What to produce: Each line below that includes the word "changes" is to be reported.

START Data for analysis

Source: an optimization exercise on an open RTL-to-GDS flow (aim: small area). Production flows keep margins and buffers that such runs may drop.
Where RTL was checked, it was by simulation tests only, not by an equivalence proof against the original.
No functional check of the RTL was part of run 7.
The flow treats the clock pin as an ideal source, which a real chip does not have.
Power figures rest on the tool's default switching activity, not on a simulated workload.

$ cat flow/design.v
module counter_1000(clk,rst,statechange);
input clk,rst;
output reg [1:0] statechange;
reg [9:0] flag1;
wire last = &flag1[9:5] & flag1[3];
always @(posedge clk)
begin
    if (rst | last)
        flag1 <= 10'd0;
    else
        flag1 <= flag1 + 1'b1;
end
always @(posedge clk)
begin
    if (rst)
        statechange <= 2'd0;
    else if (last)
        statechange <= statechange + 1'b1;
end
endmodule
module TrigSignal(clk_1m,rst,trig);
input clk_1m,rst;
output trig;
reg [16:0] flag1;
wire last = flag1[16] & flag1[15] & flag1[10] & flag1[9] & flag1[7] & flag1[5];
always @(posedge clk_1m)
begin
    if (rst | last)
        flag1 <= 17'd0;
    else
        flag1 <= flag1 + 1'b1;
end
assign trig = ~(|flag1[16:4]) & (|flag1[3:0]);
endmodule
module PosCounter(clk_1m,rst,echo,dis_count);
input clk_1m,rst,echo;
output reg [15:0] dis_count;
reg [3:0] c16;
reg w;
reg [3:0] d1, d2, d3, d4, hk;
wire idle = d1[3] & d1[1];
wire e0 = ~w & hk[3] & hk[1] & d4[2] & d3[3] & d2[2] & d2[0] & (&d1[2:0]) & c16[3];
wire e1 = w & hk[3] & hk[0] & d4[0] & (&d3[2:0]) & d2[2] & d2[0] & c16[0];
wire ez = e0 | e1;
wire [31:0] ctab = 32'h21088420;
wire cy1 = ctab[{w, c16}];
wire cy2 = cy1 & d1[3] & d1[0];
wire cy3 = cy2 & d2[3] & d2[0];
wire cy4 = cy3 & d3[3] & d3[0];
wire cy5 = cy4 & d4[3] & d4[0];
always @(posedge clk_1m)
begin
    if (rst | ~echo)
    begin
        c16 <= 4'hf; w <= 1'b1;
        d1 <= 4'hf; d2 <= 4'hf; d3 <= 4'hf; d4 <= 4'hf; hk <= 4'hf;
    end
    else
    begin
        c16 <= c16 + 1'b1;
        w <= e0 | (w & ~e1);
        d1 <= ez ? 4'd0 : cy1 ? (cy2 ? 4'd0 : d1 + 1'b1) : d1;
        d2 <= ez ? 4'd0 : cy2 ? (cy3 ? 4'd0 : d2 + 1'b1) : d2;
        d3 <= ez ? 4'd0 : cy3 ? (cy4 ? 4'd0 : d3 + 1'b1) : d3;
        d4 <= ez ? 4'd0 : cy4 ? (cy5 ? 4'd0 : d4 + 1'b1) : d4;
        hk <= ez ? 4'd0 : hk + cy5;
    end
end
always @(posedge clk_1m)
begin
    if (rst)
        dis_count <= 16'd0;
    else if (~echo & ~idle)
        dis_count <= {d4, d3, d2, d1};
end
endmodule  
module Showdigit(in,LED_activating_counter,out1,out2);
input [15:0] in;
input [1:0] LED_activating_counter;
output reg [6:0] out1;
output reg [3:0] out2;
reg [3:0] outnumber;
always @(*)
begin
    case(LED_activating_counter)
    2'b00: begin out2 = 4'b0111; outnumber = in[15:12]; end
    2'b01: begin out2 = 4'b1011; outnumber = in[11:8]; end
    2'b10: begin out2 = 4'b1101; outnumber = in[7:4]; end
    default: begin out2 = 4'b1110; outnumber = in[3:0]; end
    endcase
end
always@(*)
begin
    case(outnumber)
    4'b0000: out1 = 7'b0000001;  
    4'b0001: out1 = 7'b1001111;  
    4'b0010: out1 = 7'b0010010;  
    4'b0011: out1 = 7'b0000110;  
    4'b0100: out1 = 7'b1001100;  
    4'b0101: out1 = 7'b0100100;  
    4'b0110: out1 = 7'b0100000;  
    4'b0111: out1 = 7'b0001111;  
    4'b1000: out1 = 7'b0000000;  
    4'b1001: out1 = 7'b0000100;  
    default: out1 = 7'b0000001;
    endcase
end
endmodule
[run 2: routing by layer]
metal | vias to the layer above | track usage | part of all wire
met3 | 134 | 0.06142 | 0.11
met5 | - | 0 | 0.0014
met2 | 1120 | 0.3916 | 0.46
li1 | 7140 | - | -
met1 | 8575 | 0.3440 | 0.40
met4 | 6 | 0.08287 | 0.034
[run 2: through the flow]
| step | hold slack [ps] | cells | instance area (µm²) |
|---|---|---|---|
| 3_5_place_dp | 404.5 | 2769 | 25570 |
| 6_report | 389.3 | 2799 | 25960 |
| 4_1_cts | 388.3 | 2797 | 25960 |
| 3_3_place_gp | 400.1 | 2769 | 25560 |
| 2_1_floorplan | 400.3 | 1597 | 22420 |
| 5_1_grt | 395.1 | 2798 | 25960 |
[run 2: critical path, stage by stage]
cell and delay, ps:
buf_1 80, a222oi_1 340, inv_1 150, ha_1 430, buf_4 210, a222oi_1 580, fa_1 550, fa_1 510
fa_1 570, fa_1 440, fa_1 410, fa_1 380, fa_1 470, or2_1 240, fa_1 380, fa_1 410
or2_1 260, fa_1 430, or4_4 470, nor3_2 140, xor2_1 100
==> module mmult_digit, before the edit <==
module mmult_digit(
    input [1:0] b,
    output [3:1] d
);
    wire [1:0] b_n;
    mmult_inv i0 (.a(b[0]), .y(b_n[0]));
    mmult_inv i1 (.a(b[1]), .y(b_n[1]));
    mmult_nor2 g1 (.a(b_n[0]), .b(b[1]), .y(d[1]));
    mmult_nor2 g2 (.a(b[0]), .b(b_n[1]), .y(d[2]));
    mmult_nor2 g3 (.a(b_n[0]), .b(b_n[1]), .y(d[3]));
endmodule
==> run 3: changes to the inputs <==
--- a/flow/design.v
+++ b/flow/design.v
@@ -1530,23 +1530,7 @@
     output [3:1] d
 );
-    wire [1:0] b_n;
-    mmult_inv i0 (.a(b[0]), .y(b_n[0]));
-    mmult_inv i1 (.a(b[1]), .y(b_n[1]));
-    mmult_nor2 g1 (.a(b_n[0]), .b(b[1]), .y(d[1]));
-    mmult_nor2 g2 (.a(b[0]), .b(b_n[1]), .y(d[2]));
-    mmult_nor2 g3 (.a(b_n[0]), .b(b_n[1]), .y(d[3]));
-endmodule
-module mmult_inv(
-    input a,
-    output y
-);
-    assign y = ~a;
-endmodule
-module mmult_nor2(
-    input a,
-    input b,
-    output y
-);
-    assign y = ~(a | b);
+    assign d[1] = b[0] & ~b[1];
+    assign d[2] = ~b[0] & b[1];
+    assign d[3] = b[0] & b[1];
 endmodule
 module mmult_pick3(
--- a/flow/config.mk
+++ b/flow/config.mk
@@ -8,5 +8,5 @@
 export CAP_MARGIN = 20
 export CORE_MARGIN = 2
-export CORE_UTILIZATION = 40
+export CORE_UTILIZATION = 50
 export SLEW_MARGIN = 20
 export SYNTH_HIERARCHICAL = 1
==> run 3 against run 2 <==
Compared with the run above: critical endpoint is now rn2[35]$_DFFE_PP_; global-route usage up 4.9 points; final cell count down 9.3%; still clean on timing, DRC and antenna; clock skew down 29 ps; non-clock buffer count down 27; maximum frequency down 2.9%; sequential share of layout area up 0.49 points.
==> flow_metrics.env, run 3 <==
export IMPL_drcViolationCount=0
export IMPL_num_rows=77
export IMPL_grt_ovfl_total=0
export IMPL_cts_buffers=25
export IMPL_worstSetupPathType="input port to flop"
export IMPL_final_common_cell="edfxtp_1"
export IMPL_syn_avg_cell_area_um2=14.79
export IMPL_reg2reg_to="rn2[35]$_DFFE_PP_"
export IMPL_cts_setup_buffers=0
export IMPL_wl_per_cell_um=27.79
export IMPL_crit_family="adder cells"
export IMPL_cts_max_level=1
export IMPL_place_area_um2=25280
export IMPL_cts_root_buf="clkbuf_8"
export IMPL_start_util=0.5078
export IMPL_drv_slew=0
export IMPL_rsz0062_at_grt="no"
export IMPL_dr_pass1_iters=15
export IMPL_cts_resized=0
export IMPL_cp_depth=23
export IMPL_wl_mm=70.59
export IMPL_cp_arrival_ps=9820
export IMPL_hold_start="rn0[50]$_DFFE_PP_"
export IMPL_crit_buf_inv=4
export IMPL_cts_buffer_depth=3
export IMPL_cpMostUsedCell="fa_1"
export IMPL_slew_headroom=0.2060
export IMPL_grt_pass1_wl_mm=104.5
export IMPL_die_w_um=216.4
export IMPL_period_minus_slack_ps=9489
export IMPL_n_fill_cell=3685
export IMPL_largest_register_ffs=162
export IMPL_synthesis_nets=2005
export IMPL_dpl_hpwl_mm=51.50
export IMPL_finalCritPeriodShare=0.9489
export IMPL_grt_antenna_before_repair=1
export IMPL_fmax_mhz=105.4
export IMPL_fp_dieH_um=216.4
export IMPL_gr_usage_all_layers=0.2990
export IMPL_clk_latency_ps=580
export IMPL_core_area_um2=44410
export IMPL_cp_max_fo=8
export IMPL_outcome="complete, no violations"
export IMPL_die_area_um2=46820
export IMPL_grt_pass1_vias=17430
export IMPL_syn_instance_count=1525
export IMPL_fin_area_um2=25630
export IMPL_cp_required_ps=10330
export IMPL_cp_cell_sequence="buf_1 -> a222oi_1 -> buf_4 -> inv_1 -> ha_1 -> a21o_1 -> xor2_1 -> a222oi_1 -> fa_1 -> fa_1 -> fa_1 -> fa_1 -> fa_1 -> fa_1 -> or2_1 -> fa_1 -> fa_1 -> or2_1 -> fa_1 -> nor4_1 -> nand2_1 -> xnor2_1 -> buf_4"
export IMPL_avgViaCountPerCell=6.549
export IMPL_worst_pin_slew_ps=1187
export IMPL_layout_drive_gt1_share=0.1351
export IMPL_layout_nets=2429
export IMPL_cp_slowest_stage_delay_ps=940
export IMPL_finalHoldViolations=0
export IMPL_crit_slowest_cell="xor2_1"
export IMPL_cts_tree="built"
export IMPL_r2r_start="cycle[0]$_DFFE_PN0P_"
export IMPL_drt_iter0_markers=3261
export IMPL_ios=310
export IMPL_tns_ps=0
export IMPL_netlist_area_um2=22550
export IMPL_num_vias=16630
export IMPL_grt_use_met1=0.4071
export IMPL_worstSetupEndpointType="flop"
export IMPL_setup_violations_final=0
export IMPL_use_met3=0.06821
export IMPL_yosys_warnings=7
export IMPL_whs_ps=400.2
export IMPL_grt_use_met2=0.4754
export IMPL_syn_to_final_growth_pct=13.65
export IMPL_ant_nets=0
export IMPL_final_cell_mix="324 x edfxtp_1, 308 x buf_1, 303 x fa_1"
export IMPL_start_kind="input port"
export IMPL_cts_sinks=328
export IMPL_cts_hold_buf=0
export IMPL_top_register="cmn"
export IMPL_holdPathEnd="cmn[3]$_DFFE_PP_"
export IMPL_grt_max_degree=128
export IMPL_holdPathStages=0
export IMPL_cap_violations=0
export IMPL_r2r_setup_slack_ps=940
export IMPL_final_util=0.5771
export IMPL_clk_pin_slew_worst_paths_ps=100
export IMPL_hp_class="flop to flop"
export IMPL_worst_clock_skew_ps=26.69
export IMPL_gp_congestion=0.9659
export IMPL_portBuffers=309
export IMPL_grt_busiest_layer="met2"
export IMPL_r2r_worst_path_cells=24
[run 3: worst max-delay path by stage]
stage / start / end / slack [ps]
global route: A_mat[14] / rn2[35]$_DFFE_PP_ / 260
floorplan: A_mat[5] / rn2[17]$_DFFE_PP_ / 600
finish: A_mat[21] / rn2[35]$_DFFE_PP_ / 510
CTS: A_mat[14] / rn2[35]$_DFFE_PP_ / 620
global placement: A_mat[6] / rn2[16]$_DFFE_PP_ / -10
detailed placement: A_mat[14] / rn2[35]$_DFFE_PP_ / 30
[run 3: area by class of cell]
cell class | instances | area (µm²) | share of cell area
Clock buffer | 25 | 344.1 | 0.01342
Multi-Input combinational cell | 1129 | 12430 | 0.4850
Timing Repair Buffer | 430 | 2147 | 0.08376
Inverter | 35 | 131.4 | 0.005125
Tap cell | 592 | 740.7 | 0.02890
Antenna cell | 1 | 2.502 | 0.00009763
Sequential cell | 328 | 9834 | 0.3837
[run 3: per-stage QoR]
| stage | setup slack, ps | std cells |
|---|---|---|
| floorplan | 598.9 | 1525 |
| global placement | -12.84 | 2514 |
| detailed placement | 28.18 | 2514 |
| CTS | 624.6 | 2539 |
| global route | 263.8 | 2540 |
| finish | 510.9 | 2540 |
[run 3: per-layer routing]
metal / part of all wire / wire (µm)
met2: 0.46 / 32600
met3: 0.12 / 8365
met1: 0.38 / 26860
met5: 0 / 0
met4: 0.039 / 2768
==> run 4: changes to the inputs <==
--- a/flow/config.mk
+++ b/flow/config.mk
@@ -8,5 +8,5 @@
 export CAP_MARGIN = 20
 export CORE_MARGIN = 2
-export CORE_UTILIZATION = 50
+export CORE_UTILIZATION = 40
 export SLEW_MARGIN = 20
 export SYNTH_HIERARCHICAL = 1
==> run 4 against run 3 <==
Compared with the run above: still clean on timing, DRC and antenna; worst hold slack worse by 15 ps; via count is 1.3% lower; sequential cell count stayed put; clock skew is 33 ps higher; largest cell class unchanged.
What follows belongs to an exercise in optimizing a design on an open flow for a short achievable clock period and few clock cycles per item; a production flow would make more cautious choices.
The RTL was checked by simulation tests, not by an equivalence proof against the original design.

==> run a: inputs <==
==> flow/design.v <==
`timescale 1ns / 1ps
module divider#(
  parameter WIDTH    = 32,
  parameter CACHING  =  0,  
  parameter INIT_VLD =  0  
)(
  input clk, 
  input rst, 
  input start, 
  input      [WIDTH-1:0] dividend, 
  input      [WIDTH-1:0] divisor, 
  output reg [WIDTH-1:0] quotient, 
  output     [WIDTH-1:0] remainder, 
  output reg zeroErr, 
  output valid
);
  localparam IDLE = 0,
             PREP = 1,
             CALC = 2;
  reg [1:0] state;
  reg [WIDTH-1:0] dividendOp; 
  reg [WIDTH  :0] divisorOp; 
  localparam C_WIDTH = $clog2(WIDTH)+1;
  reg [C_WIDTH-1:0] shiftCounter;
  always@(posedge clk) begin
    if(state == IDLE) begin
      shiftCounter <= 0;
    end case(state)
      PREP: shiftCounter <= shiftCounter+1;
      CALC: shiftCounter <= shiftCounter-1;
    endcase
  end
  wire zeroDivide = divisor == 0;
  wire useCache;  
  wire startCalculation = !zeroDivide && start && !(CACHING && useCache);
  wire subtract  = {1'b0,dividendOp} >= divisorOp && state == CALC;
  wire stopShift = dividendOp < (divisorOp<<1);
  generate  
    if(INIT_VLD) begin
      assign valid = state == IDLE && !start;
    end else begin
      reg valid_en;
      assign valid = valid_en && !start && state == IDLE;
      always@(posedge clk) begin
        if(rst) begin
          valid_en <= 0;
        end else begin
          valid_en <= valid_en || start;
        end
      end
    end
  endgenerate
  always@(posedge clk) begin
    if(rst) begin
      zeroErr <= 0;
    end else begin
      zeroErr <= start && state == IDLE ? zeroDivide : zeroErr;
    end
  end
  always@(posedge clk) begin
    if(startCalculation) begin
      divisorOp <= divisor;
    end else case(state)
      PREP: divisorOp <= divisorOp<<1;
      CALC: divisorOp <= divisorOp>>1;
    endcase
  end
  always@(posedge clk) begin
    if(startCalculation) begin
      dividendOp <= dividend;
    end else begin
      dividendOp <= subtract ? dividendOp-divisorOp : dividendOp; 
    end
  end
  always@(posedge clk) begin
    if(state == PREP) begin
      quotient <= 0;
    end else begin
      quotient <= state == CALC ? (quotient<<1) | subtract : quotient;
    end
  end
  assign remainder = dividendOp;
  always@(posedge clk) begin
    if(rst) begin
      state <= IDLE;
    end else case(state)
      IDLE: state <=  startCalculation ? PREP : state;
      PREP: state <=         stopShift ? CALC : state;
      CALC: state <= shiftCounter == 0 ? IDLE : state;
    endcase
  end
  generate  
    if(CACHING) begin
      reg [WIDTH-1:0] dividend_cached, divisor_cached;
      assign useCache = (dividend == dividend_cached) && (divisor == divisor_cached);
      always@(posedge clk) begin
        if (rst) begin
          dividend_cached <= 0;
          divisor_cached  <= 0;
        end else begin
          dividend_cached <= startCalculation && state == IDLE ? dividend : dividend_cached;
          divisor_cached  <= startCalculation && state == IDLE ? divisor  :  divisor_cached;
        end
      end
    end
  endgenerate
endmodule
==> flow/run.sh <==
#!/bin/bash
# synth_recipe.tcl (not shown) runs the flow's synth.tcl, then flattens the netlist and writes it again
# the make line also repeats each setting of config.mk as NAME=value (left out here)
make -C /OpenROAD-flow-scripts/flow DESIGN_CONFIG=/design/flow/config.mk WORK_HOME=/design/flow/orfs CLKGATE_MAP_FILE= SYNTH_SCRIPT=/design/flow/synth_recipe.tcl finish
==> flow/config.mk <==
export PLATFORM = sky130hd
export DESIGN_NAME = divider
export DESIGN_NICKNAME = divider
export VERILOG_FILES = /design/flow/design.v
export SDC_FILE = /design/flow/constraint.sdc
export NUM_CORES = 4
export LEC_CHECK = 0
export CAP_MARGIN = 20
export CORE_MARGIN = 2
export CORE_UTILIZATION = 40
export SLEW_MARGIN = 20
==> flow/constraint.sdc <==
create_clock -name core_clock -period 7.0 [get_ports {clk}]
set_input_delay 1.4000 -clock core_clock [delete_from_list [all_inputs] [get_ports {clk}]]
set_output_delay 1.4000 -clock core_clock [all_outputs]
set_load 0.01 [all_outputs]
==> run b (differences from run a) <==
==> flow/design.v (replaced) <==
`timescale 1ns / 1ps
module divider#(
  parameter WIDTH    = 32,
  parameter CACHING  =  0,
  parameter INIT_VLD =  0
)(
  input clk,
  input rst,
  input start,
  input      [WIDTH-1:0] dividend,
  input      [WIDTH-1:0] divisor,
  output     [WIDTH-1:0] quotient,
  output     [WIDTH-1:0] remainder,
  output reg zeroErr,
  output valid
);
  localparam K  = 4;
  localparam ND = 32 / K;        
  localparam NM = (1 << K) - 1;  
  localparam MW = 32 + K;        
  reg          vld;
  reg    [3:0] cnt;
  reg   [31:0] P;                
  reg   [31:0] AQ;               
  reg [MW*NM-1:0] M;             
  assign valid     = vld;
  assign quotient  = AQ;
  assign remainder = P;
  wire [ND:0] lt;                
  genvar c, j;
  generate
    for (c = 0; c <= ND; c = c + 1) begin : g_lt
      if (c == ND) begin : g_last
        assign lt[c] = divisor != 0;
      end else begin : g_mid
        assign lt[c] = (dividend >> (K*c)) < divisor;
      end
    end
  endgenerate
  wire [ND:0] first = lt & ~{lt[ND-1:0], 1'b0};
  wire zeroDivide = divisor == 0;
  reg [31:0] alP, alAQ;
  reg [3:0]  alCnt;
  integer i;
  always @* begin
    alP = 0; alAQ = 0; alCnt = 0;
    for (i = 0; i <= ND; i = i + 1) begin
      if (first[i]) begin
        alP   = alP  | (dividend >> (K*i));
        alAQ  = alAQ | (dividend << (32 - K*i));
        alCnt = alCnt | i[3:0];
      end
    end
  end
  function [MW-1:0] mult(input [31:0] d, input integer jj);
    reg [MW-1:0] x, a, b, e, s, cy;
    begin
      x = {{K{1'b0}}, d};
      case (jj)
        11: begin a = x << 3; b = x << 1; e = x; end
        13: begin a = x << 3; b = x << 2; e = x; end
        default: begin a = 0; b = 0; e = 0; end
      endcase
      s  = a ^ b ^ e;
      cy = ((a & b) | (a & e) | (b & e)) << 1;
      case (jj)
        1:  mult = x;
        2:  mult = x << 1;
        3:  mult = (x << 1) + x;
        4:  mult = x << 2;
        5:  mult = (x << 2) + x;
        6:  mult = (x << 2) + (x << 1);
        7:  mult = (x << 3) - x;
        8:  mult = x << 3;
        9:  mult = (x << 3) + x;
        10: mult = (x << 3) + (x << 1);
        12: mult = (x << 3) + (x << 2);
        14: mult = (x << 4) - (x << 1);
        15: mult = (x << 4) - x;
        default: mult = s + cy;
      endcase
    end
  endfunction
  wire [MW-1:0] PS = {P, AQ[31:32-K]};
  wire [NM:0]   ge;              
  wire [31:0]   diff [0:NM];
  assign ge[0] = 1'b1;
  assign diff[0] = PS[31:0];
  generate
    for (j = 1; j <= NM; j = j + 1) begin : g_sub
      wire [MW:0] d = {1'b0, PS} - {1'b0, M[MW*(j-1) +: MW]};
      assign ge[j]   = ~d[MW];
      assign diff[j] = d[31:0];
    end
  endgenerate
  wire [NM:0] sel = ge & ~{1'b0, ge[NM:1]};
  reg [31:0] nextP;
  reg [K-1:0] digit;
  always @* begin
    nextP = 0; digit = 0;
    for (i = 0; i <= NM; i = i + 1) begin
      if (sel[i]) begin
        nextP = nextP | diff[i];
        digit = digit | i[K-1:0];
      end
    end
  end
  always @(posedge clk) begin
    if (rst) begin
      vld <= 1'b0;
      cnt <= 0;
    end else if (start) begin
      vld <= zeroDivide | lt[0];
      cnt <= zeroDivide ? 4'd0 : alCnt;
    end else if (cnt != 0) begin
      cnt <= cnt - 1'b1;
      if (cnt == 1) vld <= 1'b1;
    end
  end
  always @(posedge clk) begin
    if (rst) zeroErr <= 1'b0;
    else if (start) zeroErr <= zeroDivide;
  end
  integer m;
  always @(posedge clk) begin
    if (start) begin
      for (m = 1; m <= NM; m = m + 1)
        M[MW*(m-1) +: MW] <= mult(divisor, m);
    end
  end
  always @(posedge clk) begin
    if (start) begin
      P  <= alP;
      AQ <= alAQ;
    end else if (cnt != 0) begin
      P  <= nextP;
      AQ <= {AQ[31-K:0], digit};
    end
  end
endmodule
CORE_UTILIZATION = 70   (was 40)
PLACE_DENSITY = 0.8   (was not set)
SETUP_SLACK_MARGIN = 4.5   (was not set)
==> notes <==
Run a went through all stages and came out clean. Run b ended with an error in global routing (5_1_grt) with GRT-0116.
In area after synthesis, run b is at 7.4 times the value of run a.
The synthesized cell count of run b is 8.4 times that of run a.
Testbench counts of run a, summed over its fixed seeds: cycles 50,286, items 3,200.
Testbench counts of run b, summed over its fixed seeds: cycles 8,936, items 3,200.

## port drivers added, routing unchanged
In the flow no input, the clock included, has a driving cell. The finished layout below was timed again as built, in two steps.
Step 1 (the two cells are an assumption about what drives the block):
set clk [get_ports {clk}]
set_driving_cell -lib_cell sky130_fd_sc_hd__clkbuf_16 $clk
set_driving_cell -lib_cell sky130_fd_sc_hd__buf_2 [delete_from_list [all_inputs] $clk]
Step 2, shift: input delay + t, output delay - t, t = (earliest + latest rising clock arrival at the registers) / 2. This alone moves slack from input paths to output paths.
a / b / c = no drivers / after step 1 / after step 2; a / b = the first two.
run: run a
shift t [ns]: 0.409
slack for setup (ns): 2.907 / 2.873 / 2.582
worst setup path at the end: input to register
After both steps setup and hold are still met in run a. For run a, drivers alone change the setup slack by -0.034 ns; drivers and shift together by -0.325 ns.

END Data for analysis

Your solution:
==> run 3: changes to the inputs <==
==> run 4: changes to the inputs <==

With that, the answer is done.